Collected data:
══════════════════════════════

File: src/burst_to_lite/burst_to_lite.sv
`timescale 1ns/1ns
`include "mem_bridge_cfg.svh"

module burst_to_lite
  import mem_pkg::*;
  (
    input  logic                      clk_i,
    input  logic                      reset_i,

    // burst header channel
    input  mem_header_s               mem_header_i,
    input  logic                      mem_header_v_i,
    output logic                      mem_header_ready_o,

    // burst data channel
    input  logic [`MEM_IN_DATA_W-1:0] mem_data_i,
    input  logic                      mem_data_v_i,
    output logic                      mem_data_ready_o,

    mem_lite_if.master                lite_o
  );

  localparam int in_bytes_lp    = `MEM_IN_DATA_W / 8;
  localparam int burst_words_lp = `MEM_OUT_DATA_W / `MEM_IN_DATA_W;
  localparam int len_w_lp       = $clog2(burst_words_lp);

  mem_header_s                 header_r;
  logic                        header_v_r;
  logic                        header_v_n;
  logic                        header_ready_r;
  logic                        hdr_fire;
  logic                        lite_fire;
  logic                        in_is_wr;
  logic                        buf_is_rd;
  logic [31:0]                 beats;
  logic [len_w_lp-1:0]         len_lo;
  logic [`MEM_OUT_DATA_W-1:0]  data_lo;
  logic                        data_v_lo;

  assign hdr_fire  = mem_header_v_i & header_ready_r;
  assign lite_fire = lite_o.v & lite_o.ready;

  assign in_is_wr  = mem_header_i.msg_type inside {e_mem_wr, e_mem_uc_wr};
  assign buf_is_rd = header_r.msg_type inside {e_mem_rd, e_mem_uc_rd};

  // beats per write, at least one even for sub-beat sizes
  always_comb
  begin
    beats = (32'd1 << mem_header_i.size) / in_bytes_lp;
    if (beats == 32'd0)
      beats = 32'd1;
    len_lo = len_w_lp'(beats - 32'd1);
  end

  // single entry header buffer
  always_comb
  begin
    header_v_n = header_v_r;
    if (hdr_fire)
      header_v_n = 1'b1;
    else if (lite_fire)
      header_v_n = 1'b0;
  end

  // ready is registered so it stays low through reset
  always_ff @(posedge clk_i)
  begin
    if (reset_i)
    begin
      header_v_r     <= 1'b0;
      header_ready_r <= 1'b0;
    end
    else
    begin
      header_v_r     <= header_v_n;
      header_ready_r <= ~header_v_n;
    end
  end

  always_ff @(posedge clk_i)
  begin
    if (hdr_fire)
      header_r <= mem_header_i;
  end

  assign mem_header_ready_o = header_ready_r;

  sipo_dynamic
    #(.width_p  (`MEM_IN_DATA_W),
      .max_els_p(burst_words_lp))
    i_sipo
    (
      .clk_i  (clk_i),
      .reset_i(reset_i),
      .data_i (mem_data_i),
      .v_i    (mem_data_v_i),
      .ready_o(mem_data_ready_o),
      .len_i  (len_lo),
      // length handed over as the write header is taken
      .len_v_i(hdr_fire & in_is_wr),
      .data_o (data_lo),
      .v_o    (data_v_lo),
      // reads never produce a data word
      .yumi_i (lite_fire & ~buf_is_rd)
    );

  assign lite_o.header = header_r;
  assign lite_o.data   = data_lo;
  assign lite_o.v      = header_v_r & (data_v_lo | buf_is_rd);

  // a stalled message keeps its header and data
  a_lite_stable: assert property (@(posedge clk_i) disable iff (reset_i)
    (lite_o.v && !lite_o.ready) |=>
      (lite_o.v && $stable(lite_o.header) && $stable(lite_o.data)));

  a_size_legal: assert property (@(posedge clk_i) disable iff (reset_i)
    mem_header_v_i |-> (mem_header_i.size <= 3'd4));

endmodule

File: src/flat_wrapper.sv
// flat-port wrapper written by rule: the top's interface ports become plain ports
module burst_to_lite_flat import mem_pkg::*;
  (clk_i, reset_i, mem_header_i, mem_header_v_i, mem_header_ready_o, mem_data_i, mem_data_v_i, mem_data_ready_o, lite_o_header, lite_o_data, lite_o_v, lite_o_ready);
  mem_lite_if lite_o_i ();
  input  logic clk_i;
  input  logic reset_i;
  input  mem_header_s mem_header_i;
  input  logic mem_header_v_i;
  output logic mem_header_ready_o;
  input  logic [`MEM_IN_DATA_W-1:0] mem_data_i;
  input  logic mem_data_v_i;
  output logic mem_data_ready_o;
  output wire logic [$bits(lite_o_i.header)-1:0] lite_o_header;
  output wire logic [$bits(lite_o_i.data)-1:0] lite_o_data;
  output wire logic [$bits(lite_o_i.v)-1:0] lite_o_v;
  input wire logic [$bits(lite_o_i.ready)-1:0] lite_o_ready;
  assign lite_o_header = lite_o_i.header;
  assign lite_o_data = lite_o_i.data;
  assign lite_o_v = lite_o_i.v;
  assign lite_o_i.ready = lite_o_ready;
  burst_to_lite u_core (.clk_i(clk_i), .reset_i(reset_i), .mem_header_i(mem_header_i), .mem_header_v_i(mem_header_v_i), .mem_header_ready_o(mem_header_ready_o), .mem_data_i(mem_data_i), .mem_data_v_i(mem_data_v_i), .mem_data_ready_o(mem_data_ready_o), .lite_o(lite_o_i));
endmodule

══════════════════════════════

WHAT THE EXERCISE ASKS: In the records above, find each line that holds the word "wire"; copy all such lines.

RESPONSE BELOW:
  output wire logic [$bits(lite_o_i.header)-1:0] lite_o_header;
  output wire logic [$bits(lite_o_i.data)-1:0] lite_o_data;
  output wire logic [$bits(lite_o_i.v)-1:0] lite_o_v;
  input wire logic [$bits(lite_o_i.ready)-1:0] lite_o_ready;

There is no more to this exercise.